→ YOUR GOAL
Within the records below is a range that opens at the line with "177 | 177 |" and closes at the line with "o21bai | 28 | 28 |". Return that range word for word, both ends included, and only that range.

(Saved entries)
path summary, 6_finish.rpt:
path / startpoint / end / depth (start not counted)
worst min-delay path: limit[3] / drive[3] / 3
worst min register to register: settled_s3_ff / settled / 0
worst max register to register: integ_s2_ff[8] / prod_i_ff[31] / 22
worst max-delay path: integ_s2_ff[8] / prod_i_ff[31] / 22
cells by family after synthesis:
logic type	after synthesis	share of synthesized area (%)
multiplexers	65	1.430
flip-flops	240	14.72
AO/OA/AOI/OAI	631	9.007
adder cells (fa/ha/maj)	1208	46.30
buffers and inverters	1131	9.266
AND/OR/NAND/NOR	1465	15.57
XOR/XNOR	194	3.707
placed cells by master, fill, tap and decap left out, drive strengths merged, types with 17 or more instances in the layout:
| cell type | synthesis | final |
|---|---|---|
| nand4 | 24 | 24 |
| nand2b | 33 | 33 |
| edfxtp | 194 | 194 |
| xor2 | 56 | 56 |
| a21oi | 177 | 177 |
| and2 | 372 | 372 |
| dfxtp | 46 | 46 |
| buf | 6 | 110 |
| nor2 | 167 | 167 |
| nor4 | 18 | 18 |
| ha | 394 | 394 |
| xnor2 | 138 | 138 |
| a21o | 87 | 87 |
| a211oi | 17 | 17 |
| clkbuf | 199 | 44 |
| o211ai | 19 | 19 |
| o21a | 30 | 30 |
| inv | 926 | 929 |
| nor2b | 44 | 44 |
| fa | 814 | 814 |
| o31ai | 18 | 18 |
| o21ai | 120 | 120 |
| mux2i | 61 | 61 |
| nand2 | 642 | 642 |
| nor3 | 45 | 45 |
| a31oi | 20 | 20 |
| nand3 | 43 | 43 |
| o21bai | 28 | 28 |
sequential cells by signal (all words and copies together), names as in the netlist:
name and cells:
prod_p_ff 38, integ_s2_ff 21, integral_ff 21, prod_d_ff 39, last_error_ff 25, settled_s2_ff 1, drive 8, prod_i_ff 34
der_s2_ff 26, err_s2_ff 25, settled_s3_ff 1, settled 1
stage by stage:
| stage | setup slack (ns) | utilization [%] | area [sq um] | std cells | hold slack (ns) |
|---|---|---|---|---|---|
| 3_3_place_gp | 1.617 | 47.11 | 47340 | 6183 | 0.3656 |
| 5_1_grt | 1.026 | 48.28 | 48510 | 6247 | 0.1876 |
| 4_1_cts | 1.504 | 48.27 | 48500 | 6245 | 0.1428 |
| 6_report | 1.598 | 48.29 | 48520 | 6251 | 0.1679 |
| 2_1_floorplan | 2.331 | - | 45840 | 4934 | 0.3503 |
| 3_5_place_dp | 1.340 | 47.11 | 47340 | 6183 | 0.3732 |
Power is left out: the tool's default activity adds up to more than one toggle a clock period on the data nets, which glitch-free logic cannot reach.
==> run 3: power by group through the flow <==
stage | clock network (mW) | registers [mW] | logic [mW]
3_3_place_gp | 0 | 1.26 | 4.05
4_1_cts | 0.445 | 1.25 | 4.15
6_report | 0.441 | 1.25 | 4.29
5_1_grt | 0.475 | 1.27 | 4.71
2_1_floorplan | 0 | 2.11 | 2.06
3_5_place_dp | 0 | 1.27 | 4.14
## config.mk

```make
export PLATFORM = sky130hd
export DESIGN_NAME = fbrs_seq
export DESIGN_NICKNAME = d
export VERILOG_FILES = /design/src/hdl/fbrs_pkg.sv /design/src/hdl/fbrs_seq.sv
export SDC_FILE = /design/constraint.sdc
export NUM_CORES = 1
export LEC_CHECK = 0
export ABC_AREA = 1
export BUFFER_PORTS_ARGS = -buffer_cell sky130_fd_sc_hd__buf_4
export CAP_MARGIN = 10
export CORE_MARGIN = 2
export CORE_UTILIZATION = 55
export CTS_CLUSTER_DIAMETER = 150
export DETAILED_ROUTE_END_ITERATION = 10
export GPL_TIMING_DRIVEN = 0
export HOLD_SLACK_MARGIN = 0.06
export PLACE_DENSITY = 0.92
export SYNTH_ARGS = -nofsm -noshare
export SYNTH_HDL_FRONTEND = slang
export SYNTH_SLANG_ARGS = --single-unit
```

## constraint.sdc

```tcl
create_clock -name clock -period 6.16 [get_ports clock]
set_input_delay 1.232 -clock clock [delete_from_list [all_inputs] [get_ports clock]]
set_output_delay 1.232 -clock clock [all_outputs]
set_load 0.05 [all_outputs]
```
==
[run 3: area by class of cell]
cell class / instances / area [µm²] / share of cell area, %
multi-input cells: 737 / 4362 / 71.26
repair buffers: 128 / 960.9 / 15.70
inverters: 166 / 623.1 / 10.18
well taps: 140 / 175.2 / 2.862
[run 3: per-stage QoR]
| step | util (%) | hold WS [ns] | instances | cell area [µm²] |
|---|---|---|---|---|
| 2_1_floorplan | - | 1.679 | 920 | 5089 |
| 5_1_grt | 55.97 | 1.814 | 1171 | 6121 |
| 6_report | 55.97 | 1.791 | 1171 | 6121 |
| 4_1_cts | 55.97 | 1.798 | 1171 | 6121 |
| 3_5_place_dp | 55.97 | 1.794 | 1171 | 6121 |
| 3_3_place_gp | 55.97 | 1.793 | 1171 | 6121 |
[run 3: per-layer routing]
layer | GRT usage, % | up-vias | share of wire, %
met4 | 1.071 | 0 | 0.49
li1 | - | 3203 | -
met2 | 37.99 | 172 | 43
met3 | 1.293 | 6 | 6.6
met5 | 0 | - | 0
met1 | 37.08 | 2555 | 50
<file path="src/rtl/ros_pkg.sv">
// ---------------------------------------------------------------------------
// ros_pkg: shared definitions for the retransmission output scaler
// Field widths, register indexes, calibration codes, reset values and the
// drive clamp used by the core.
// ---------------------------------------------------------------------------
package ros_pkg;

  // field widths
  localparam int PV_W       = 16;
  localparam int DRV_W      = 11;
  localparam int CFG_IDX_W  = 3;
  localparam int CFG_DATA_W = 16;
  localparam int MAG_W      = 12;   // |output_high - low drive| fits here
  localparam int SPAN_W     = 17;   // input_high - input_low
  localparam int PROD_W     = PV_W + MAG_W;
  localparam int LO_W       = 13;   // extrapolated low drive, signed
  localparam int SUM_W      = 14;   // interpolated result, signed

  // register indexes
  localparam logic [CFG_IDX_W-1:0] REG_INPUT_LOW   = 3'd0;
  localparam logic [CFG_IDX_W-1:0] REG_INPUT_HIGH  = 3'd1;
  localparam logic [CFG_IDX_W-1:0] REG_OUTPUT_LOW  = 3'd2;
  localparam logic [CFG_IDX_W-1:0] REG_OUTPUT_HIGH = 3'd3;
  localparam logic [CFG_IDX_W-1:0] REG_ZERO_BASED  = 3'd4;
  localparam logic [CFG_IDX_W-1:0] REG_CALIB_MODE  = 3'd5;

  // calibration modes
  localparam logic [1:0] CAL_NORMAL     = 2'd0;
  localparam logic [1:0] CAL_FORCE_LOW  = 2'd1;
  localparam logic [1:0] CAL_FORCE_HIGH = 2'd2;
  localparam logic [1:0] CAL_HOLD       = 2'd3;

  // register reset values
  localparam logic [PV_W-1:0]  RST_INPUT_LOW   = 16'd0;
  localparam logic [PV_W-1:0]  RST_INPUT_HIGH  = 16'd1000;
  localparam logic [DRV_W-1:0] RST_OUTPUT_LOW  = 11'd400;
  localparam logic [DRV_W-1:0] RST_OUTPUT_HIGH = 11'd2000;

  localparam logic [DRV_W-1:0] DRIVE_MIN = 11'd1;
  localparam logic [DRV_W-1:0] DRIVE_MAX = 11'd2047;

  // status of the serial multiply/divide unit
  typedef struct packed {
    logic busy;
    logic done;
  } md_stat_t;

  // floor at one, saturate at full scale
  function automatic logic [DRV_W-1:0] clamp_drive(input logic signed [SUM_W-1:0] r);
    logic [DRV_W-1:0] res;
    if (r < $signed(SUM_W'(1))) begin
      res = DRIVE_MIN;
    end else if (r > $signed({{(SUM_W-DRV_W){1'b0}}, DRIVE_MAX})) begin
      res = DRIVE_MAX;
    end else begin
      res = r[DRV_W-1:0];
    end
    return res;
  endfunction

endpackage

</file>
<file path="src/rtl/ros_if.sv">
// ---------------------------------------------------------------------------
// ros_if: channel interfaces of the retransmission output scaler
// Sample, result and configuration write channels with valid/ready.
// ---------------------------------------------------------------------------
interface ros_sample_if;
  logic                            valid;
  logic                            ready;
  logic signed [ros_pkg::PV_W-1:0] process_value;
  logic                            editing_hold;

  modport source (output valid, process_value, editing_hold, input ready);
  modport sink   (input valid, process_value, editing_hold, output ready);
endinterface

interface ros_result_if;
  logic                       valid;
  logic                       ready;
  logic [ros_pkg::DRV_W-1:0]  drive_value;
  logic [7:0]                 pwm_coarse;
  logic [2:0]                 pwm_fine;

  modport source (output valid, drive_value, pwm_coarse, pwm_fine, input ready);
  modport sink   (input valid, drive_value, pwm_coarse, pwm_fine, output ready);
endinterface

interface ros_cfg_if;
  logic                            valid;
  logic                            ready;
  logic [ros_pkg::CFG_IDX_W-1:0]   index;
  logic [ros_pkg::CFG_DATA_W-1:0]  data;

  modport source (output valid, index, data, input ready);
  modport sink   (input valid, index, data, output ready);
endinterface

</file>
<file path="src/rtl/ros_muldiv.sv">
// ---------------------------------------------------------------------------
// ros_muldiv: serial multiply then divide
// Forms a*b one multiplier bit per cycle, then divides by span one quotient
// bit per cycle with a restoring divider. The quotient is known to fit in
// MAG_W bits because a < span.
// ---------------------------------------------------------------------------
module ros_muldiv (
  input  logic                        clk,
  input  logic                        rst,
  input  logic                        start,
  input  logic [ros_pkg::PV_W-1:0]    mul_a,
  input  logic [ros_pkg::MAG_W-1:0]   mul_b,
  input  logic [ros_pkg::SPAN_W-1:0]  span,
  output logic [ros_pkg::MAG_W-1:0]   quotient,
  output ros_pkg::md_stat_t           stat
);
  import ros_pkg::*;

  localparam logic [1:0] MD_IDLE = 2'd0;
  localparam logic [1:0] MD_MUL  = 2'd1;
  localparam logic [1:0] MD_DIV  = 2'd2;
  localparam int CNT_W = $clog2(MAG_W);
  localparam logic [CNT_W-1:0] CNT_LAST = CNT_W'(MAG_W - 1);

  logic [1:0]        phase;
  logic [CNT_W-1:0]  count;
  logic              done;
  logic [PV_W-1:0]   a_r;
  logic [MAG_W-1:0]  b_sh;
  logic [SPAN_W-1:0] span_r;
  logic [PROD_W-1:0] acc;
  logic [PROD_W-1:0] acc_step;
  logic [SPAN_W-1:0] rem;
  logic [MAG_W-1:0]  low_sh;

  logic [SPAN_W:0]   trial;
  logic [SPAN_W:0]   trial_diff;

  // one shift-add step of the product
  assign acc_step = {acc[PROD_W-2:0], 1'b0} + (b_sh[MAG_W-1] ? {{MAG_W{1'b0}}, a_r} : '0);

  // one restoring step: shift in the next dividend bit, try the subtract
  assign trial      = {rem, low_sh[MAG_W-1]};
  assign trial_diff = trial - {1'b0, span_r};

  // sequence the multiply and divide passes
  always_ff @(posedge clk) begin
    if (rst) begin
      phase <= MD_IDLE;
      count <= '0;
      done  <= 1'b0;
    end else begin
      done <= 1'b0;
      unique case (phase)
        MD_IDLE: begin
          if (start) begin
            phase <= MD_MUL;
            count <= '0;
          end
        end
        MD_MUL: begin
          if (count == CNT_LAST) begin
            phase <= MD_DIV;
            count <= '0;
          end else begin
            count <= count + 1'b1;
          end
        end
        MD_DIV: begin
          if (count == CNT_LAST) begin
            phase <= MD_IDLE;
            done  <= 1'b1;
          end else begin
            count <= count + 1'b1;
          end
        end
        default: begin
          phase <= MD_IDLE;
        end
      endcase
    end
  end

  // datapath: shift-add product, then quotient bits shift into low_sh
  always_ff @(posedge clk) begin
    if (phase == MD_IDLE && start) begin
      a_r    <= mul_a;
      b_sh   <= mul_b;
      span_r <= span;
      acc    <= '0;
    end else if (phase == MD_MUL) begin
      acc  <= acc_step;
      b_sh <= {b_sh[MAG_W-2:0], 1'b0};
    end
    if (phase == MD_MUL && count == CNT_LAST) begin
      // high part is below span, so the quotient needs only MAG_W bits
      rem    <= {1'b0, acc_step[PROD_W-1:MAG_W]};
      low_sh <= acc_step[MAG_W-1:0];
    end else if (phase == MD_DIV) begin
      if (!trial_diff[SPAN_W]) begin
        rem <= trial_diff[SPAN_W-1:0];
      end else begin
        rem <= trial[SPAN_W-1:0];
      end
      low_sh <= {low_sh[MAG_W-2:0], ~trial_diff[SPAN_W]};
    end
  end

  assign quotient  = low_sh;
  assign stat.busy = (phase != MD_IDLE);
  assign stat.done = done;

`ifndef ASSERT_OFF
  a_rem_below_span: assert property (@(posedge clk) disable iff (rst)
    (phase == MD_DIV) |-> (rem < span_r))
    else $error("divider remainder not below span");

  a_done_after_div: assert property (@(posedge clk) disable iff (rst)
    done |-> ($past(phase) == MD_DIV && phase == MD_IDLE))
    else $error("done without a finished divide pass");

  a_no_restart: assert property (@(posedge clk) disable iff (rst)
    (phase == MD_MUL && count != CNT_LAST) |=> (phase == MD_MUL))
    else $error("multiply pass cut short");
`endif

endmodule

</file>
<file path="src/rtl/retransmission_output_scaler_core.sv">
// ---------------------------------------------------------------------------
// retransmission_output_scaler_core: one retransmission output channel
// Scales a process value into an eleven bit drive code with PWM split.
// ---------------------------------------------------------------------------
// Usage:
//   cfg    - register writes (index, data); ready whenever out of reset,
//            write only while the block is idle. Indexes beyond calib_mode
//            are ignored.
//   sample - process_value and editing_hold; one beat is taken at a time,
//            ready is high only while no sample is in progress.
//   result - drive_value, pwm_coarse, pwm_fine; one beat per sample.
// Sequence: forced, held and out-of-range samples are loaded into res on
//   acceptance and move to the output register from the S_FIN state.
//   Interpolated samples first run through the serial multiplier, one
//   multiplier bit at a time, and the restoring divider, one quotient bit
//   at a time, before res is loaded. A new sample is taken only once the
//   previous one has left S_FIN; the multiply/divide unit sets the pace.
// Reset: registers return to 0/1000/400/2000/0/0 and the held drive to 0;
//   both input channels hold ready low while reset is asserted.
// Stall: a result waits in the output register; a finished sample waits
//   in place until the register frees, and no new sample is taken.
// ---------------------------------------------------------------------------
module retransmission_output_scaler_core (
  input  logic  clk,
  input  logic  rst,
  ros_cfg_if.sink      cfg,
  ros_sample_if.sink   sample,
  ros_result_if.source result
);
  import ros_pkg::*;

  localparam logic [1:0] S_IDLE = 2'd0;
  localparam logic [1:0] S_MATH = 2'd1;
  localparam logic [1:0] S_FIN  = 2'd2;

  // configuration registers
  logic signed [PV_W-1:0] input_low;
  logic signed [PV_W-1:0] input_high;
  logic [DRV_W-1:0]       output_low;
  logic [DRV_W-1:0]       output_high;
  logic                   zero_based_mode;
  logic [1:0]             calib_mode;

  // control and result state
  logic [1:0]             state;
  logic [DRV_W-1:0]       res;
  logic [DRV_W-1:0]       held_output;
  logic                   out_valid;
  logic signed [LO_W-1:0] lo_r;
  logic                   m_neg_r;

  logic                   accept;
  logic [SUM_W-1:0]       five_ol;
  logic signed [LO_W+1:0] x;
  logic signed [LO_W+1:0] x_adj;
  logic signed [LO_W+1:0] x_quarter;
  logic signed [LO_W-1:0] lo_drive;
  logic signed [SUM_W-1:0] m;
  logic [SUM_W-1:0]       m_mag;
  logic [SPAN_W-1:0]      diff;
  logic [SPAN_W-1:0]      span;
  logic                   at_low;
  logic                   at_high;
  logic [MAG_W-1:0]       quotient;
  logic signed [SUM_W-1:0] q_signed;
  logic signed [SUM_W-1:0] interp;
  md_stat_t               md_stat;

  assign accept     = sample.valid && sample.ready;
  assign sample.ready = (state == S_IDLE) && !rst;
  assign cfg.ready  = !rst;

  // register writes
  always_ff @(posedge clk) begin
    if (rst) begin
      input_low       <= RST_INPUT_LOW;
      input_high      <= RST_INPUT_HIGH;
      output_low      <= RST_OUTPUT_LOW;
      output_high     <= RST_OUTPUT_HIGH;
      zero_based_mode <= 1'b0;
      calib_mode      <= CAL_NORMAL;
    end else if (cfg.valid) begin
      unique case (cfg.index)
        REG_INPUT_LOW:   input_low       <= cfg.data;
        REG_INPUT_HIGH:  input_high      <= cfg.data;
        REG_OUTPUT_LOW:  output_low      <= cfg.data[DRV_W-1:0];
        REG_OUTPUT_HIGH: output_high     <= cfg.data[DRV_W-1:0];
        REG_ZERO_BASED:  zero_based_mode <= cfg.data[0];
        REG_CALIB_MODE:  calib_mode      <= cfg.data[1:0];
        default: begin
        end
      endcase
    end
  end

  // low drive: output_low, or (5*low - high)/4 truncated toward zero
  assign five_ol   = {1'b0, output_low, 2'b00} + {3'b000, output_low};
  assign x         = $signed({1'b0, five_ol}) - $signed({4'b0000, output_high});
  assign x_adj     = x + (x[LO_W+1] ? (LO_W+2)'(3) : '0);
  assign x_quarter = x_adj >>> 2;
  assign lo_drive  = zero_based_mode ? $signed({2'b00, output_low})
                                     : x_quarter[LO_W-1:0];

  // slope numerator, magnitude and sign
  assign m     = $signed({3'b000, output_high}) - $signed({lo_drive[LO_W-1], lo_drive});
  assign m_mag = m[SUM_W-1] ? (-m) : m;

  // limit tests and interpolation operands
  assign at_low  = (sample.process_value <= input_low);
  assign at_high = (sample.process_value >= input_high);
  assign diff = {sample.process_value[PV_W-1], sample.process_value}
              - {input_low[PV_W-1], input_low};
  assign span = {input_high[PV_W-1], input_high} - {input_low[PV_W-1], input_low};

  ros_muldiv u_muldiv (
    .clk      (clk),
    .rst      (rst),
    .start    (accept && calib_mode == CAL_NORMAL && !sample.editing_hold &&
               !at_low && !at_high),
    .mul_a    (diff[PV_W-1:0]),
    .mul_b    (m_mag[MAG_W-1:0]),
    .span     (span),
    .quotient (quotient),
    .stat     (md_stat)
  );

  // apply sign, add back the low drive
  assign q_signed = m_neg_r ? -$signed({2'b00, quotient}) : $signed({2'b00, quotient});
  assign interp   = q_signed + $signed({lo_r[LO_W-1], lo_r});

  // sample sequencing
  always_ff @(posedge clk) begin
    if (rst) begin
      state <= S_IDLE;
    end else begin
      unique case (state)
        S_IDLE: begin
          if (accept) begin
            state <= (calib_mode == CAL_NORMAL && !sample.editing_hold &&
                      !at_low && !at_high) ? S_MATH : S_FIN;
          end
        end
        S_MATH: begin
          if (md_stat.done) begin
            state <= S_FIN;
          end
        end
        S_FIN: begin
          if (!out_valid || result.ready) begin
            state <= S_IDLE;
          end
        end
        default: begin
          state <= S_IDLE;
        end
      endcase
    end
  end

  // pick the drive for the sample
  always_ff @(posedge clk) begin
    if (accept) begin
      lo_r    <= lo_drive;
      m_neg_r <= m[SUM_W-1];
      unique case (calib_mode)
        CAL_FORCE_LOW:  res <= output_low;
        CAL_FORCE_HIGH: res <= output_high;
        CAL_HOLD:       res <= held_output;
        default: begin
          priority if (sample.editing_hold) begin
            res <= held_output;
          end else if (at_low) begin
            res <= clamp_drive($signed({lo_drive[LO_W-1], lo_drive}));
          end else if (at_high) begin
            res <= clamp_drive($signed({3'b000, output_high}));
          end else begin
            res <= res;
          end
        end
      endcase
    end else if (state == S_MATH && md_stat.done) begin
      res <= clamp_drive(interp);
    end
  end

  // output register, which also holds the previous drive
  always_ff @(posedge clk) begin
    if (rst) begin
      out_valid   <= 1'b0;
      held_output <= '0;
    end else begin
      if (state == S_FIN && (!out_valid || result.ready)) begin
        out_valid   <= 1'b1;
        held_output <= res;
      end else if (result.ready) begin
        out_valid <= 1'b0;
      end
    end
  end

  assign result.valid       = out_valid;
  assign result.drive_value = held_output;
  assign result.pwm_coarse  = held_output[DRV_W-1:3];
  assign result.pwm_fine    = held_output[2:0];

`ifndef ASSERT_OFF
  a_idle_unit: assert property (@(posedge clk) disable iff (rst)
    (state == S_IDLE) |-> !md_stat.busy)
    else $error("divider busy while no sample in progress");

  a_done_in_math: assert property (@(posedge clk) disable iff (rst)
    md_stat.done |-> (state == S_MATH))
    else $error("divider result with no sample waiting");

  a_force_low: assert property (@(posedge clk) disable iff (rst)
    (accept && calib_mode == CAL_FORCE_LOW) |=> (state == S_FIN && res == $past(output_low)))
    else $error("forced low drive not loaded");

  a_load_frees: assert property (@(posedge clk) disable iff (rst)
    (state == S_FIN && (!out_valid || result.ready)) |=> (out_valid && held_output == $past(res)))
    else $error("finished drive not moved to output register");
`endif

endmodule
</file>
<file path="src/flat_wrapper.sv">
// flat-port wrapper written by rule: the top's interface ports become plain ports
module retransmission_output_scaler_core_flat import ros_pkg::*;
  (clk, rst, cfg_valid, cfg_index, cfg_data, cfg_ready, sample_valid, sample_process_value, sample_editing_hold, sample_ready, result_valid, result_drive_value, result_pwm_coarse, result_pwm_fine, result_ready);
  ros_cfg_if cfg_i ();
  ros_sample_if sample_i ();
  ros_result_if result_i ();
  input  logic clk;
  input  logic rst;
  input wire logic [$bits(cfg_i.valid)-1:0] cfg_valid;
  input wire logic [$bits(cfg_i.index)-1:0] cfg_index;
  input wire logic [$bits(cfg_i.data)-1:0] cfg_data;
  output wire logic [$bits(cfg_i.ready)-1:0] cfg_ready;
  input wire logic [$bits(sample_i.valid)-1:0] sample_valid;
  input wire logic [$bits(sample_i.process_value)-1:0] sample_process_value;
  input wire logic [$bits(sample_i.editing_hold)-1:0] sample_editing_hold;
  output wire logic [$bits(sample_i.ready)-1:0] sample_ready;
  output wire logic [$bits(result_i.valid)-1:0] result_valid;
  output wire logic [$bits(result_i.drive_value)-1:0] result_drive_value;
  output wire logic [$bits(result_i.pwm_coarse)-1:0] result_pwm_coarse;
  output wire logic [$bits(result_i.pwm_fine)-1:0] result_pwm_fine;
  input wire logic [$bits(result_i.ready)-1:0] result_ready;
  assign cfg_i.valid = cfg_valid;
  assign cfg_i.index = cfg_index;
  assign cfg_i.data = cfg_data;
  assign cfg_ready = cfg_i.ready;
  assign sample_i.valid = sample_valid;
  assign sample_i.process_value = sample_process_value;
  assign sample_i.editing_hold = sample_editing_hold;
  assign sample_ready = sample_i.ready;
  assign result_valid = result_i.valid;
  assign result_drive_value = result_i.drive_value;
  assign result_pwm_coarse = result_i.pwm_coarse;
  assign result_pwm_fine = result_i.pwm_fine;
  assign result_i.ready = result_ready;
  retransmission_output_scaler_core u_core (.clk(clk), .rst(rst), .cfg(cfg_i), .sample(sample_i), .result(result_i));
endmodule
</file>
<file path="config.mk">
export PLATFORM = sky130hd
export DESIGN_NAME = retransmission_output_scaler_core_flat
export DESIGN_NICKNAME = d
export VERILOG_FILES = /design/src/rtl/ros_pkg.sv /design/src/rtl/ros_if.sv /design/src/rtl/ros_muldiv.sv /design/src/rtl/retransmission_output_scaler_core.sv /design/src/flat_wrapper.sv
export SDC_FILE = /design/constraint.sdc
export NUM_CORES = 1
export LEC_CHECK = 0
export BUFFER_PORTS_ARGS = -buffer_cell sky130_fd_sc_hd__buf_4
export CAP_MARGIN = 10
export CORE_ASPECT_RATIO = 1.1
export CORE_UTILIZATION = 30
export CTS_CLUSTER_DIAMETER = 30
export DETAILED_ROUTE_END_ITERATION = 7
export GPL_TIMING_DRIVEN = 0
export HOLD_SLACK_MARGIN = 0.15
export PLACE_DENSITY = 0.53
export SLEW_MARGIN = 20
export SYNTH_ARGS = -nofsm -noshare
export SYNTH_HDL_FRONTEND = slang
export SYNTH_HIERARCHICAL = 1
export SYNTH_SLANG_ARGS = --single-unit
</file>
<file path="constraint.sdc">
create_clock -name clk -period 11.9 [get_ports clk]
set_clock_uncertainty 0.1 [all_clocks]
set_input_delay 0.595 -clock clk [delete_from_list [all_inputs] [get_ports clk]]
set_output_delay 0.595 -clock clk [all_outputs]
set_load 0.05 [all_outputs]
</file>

→ RESPONSE BELOW
| a21oi | 177 | 177 |
| and2 | 372 | 372 |
| dfxtp | 46 | 46 |
| buf | 6 | 110 |
| nor2 | 167 | 167 |
| nor4 | 18 | 18 |
| ha | 394 | 394 |
| xnor2 | 138 | 138 |
| a21o | 87 | 87 |
| a211oi | 17 | 17 |
| clkbuf | 199 | 44 |
| o211ai | 19 | 19 |
| o21a | 30 | 30 |
| inv | 926 | 929 |
| nor2b | 44 | 44 |
| fa | 814 | 814 |
| o31ai | 18 | 18 |
| o21ai | 120 | 120 |
| mux2i | 61 | 61 |
| nand2 | 642 | 642 |
| nor3 | 45 | 45 |
| a31oi | 20 | 20 |
| nand3 | 43 | 43 |
| o21bai | 28 | 28 |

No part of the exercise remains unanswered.